Map of life expectancy at birth from Global Education Project.

Monday, December 18, 2006

This has to stop somewhere

Banthin and Bernard, in the new JAMA (abstract here, but you'll have to wait for your faculty appointment to read the whole thing) used data from the Medical Expenditure Panel Survey -- an ongoing project of the Agency for Healthcare Research and Quality -- to track changes from 1996 to 2003 in the percentage of the population under age 65 who are heavily burdened by health care expenditures.

Their method estimates that in 2003, 48 mllion Americans under age 65, 19.2% of all of us who haven't made it to Medicare, lived in families spending more than 10% of their income on health care, and 7.3% in families spending more than 20% of their income. Those numbers may or may not appall you, but what is most important is the very rapid increase in these proportions. In 1996, 15.8% of people lived in families spending 10% or more on health care, with 5.5% spending more than 20%.

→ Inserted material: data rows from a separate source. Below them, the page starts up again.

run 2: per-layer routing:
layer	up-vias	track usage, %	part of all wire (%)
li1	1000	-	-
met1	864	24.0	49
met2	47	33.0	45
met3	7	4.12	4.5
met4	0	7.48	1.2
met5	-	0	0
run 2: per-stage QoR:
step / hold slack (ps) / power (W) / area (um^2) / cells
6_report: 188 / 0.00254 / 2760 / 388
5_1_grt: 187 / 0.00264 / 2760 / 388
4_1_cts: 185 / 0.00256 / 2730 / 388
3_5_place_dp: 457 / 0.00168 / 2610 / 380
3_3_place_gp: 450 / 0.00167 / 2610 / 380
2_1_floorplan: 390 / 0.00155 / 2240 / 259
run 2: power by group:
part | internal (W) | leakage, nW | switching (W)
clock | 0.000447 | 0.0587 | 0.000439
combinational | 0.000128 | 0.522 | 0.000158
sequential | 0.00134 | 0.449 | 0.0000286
## src/rtl/mseq_pkg.sv

```systemverilog
package mseq_pkg;
  localparam int INSTR_W   = 16;
  localparam int FIELD_W   = 4;
  localparam int NUM_UNITS = 5;

  // one-hot unit positions
  localparam int U_LDR = 0;
  localparam int U_LDC = 1;
  localparam int U_MM  = 2;
  localparam int U_ACT = 3;
  localparam int U_STR = 4;

  typedef enum logic [3:0] {
    OP_NOP  = 4'b0000,
    OP_STR  = 4'b0001,
    OP_LDR  = 4'b0010,
    OP_LDC  = 4'b0011,
    OP_MUL  = 4'b0100,
    OP_RELU = 4'b0101,
    OP_LIN  = 4'b0110
  } mx_op_e;

  typedef struct packed {
    logic [FIELD_W-1:0] addr;
    logic [FIELD_W-1:0] rows;
    logic [FIELD_W-1:0] cols;
  } mx_operands_t;

  typedef enum logic [1:0] {
    S_IDLE = 2'd0,
    S_EXEC = 2'd1,
    S_WAIT = 2'd2,
    S_HALT = 2'd3
  } mx_state_e;
endpackage

```

## src/rtl/mseq_rst_sync.sv

```systemverilog
module mseq_rst_sync #(
  parameter int STAGES = 2
) (
  input  logic clk,
  input  logic rst_n,
  output logic rst_n_sync
);
  logic [STAGES-1:0] chain_q;

  always_ff @(posedge clk or negedge rst_n) begin
    if (!rst_n) chain_q <= '0;
    else        chain_q <= {chain_q[STAGES-2:0], 1'b1};
  end

  assign rst_n_sync = chain_q[STAGES-1];
endmodule

```

## src/rtl/mseq_imem.sv

```systemverilog
module mseq_imem #(
  parameter int DEPTH  = 16,
  parameter int WORD_W = 16,
  localparam int AW    = $clog2(DEPTH)
) (
  input  logic              clk,
  input  logic              we,
  input  logic [AW-1:0]     waddr,
  input  logic [WORD_W-1:0] wdata,
  input  logic [AW-1:0]     raddr,
  output logic [WORD_W-1:0] rdata
);
  logic [WORD_W-1:0] slot_q [DEPTH];

  for (genvar g = 0; g < DEPTH; g++) begin : g_slot
    always_ff @(posedge clk) begin
      if (we && (waddr == AW'(g))) slot_q[g] <= wdata;
    end
  end

  assign rdata = slot_q[raddr];
endmodule

```

## src/rtl/mseq_decode.sv

```systemverilog
module mseq_decode
  import mseq_pkg::*;
(
  input  logic [INSTR_W-1:0]   instr,
  output logic [NUM_UNITS-1:0] unit_oh,
  output logic                 relu,
  output logic                 illegal,
  output logic                 needs_mul,
  output mx_operands_t         fields
);
  logic [3:0] opc;

  assign opc         = instr[15:12];
  assign fields.addr = instr[11:8];
  assign fields.rows = instr[7:4];
  assign fields.cols = instr[3:0];

  always_comb begin
    unit_oh   = '0;
    relu      = 1'b0;
    illegal   = 1'b0;
    needs_mul = 1'b0;
    case (opc)
      OP_NOP:  ;
      OP_LDR:  unit_oh[U_LDR] = 1'b1;
      OP_LDC:  unit_oh[U_LDC] = 1'b1;
      OP_MUL:  unit_oh[U_MM]  = 1'b1;
      OP_RELU: begin unit_oh[U_ACT] = 1'b1; relu = 1'b1; needs_mul = 1'b1; end
      OP_LIN:  begin unit_oh[U_ACT] = 1'b1; needs_mul = 1'b1; end
      OP_STR:  begin unit_oh[U_STR] = 1'b1; needs_mul = 1'b1; end
      default: illegal = 1'b1;
    endcase
  end
endmodule

```

## src/rtl/mseq_ctrl.sv

```systemverilog
module mseq_ctrl
  import mseq_pkg::*;
#(
  parameter int DEPTH  = 16,
  localparam int CNT_W = $clog2(DEPTH) + 1
) (
  input  logic                 clk,
  input  logic                 rst_n,
  input  logic                 start,
  input  logic [CNT_W-1:0]     instr_count,
  input  logic [NUM_UNITS-1:0] dec_unit,
  input  logic                 dec_relu,
  input  logic                 dec_illegal,
  input  logic                 dec_needs_mul,
  input  mx_operands_t         dec_fields,
  input  logic [NUM_UNITS-1:0] done_vec,
  output logic [CNT_W-1:0]     pc,
  output logic [NUM_UNITS-1:0] strobe,
  output mx_operands_t         ops,
  output logic                 act_relu,
  output logic                 busy,
  output logic                 halted,
  output logic                 illegal_seen,
  output logic                 order_err
);
  mx_state_e            state_q, state_d;
  logic [CNT_W-1:0]     pc_q, pc_d;
  logic [NUM_UNITS-1:0] strb_q, strb_d;
  logic [NUM_UNITS-1:0] pend_q, pend_d;
  logic                 ill_q, ill_d, ord_q, ord_d, mul_seen_q, mul_seen_d;
  mx_operands_t         ops_q;
  logic                 relu_q;
  logic                 issue_en;
  logic                 end_of_prog;

  assign end_of_prog = (pc_q >= instr_count) || (pc_q == CNT_W'(DEPTH));

  always_comb begin
    state_d    = state_q;
    pc_d       = pc_q;
    strb_d     = '0;
    pend_d     = pend_q;
    ill_d      = ill_q;
    ord_d      = ord_q;
    mul_seen_d = mul_seen_q;
    issue_en   = 1'b0;
    if (start) begin
      state_d    = S_EXEC;
      pc_d       = '0;
      pend_d     = '0;
      ill_d      = 1'b0;
      ord_d      = 1'b0;
      mul_seen_d = 1'b0;
    end else begin
      case (state_q)
        S_EXEC: begin
          if (end_of_prog) begin
            state_d = S_HALT;
          end else if (dec_unit == '0) begin
            pc_d = pc_q + 1'b1;
            if (dec_illegal) ill_d = 1'b1;
          end else begin
            issue_en = 1'b1;
            strb_d   = dec_unit;
            pend_d   = dec_unit;
            state_d  = S_WAIT;
            if (dec_needs_mul && !mul_seen_q) ord_d = 1'b1;
          end
        end
        S_WAIT: begin
          if (|(pend_q & done_vec)) begin
            pc_d    = pc_q + 1'b1;
            state_d = S_EXEC;
            if (pend_q[U_MM]) mul_seen_d = 1'b1;
          end
        end
        default: ;
      endcase
    end
  end

  always_ff @(posedge clk or negedge rst_n) begin
    if (!rst_n) begin
      state_q    <= S_IDLE;
      pc_q       <= '0;
      strb_q     <= '0;
      pend_q     <= '0;
      ill_q      <= 1'b0;
      ord_q      <= 1'b0;
      mul_seen_q <= 1'b0;
    end else begin
      state_q    <= state_d;
      pc_q       <= pc_d;
      strb_q     <= strb_d;
      pend_q     <= pend_d;
      ill_q      <= ill_d;
      ord_q      <= ord_d;
      mul_seen_q <= mul_seen_d;
    end
  end

  // operand and mode registers load only on issue
  always_ff @(posedge clk or negedge rst_n) begin
    if (!rst_n) begin
      ops_q  <= '0;
      relu_q <= 1'b0;
    end else if (issue_en) begin
      ops_q  <= dec_fields;
      if (dec_unit[U_ACT]) relu_q <= dec_relu;
    end
  end

  assign pc           = pc_q;
  assign strobe       = strb_q;
  assign ops          = ops_q;
  assign act_relu     = relu_q;
  assign busy         = (state_q == S_WAIT);
  assign halted       = (state_q == S_HALT);
  assign illegal_seen = ill_q;
  assign order_err    = ord_q;
endmodule

```

## src/rtl/mx_sequencer.sv

```systemverilog
module mx_sequencer
  import mseq_pkg::*;
#(
  parameter int DEPTH  = 16,
  localparam int PC_W  = $clog2(DEPTH),
  localparam int CNT_W = PC_W + 1
) (
  input  logic               clk,
  input  logic               rst_n,
  input  logic               start,
  input  logic               prog_we,
  input  logic [PC_W-1:0]    prog_addr,
  input  logic [INSTR_W-1:0] prog_data,
  input  logic [CNT_W-1:0]   instr_count,
  output logic               ldr_start,
  output logic               ldc_start,
  output logic               mm_start,
  output logic               act_start,
  output logic               act_relu,
  output logic               str_start,
  output logic [FIELD_W-1:0] op_addr,
  output logic [FIELD_W-1:0] op_rows,
  output logic [FIELD_W-1:0] op_cols,
  input  logic               ldr_done,
  input  logic               ldc_done,
  input  logic               mm_done,
  input  logic               act_done,
  input  logic               str_done,
  output logic               busy,
  output logic               halted,
  output logic               illegal_seen,
  output logic               order_err
);
  logic                 rst_n_int;
  logic [CNT_W-1:0]     pc;
  logic [INSTR_W-1:0]   cur_instr;
  logic [NUM_UNITS-1:0] dec_unit, strobe, done_vec;
  logic                 dec_relu, dec_illegal, dec_needs_mul;
  mx_operands_t         dec_fields, ops;

  mseq_rst_sync #(.STAGES(2)) u_rst (
    .clk(clk), .rst_n(rst_n), .rst_n_sync(rst_n_int)
  );

  mseq_imem #(.DEPTH(DEPTH), .WORD_W(INSTR_W)) u_imem (
    .clk(clk), .we(prog_we), .waddr(prog_addr), .wdata(prog_data),
    .raddr(pc[PC_W-1:0]), .rdata(cur_instr)
  );

  mseq_decode u_dec (
    .instr(cur_instr), .unit_oh(dec_unit), .relu(dec_relu),
    .illegal(dec_illegal), .needs_mul(dec_needs_mul), .fields(dec_fields)
  );

  assign done_vec[U_LDR] = ldr_done;
  assign done_vec[U_LDC] = ldc_done;
  assign done_vec[U_MM]  = mm_done;
  assign done_vec[U_ACT] = act_done;
  assign done_vec[U_STR] = str_done;

  mseq_ctrl #(.DEPTH(DEPTH)) u_ctrl (
    .clk(clk), .rst_n(rst_n_int), .start(start), .instr_count(instr_count),
    .dec_unit(dec_unit), .dec_relu(dec_relu), .dec_illegal(dec_illegal),
    .dec_needs_mul(dec_needs_mul), .dec_fields(dec_fields),
    .done_vec(done_vec), .pc(pc), .strobe(strobe), .ops(ops),
    .act_relu(act_relu), .busy(busy), .halted(halted),
    .illegal_seen(illegal_seen), .order_err(order_err)
  );

  assign ldr_start = strobe[U_LDR];
  assign ldc_start = strobe[U_LDC];
  assign mm_start  = strobe[U_MM];
  assign act_start = strobe[U_ACT];
  assign str_start = strobe[U_STR];
  assign op_addr   = ops.addr;
  assign op_rows   = ops.rows;
  assign op_cols   = ops.cols;
endmodule

```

The risk is obviously much higher for people with chronic diseases such as diabetes or severe mental disorders, and it is also higher for poor people, including Medicaid and SCHIP beneficiaries, who are spending more and more out of pocket. Indeed, people with private insurance are also spending more out of pocket, and 5.5% of people with private insurance spent more than 10% of their income on out-of-pocket expenses. This means, obviously, that they are likely to forego services that might be needed, and help prevent more serious problems down the road.

Note that if these trends continue at the same rate -- and in fact there is every eason to believe they have been accelerating -- we'll have almost a quarter of the population under age 65 spending more than 10% of family income on health care, and 8.3% spending more than 20%. Since the real wages of American workers have been stagnant for many years, this is coming out of food, housing, education, retirement saving, and other basic needs for most people who already do not have a lot of disposable income.

The burden on society of Medicare is growing even faster, but this adds important context to the debate over what to do about the future of Medicare. In order to finance benefits for elderly people in the future, the workforce will have to be able to make a larger contribution than it does now. But with workers' income also being eroded by health care expenditures, that isn't going to be easy.

As a society, we are just going to have to override the special interests -- drug and insurance companies, the AMA, and others -- who stand in the way of real reform. We are going to have to join the ranks of civilized countries that have structures in place that enable them to get control of this problem. The longer we wait, the worse it will get. There just isn't any choice.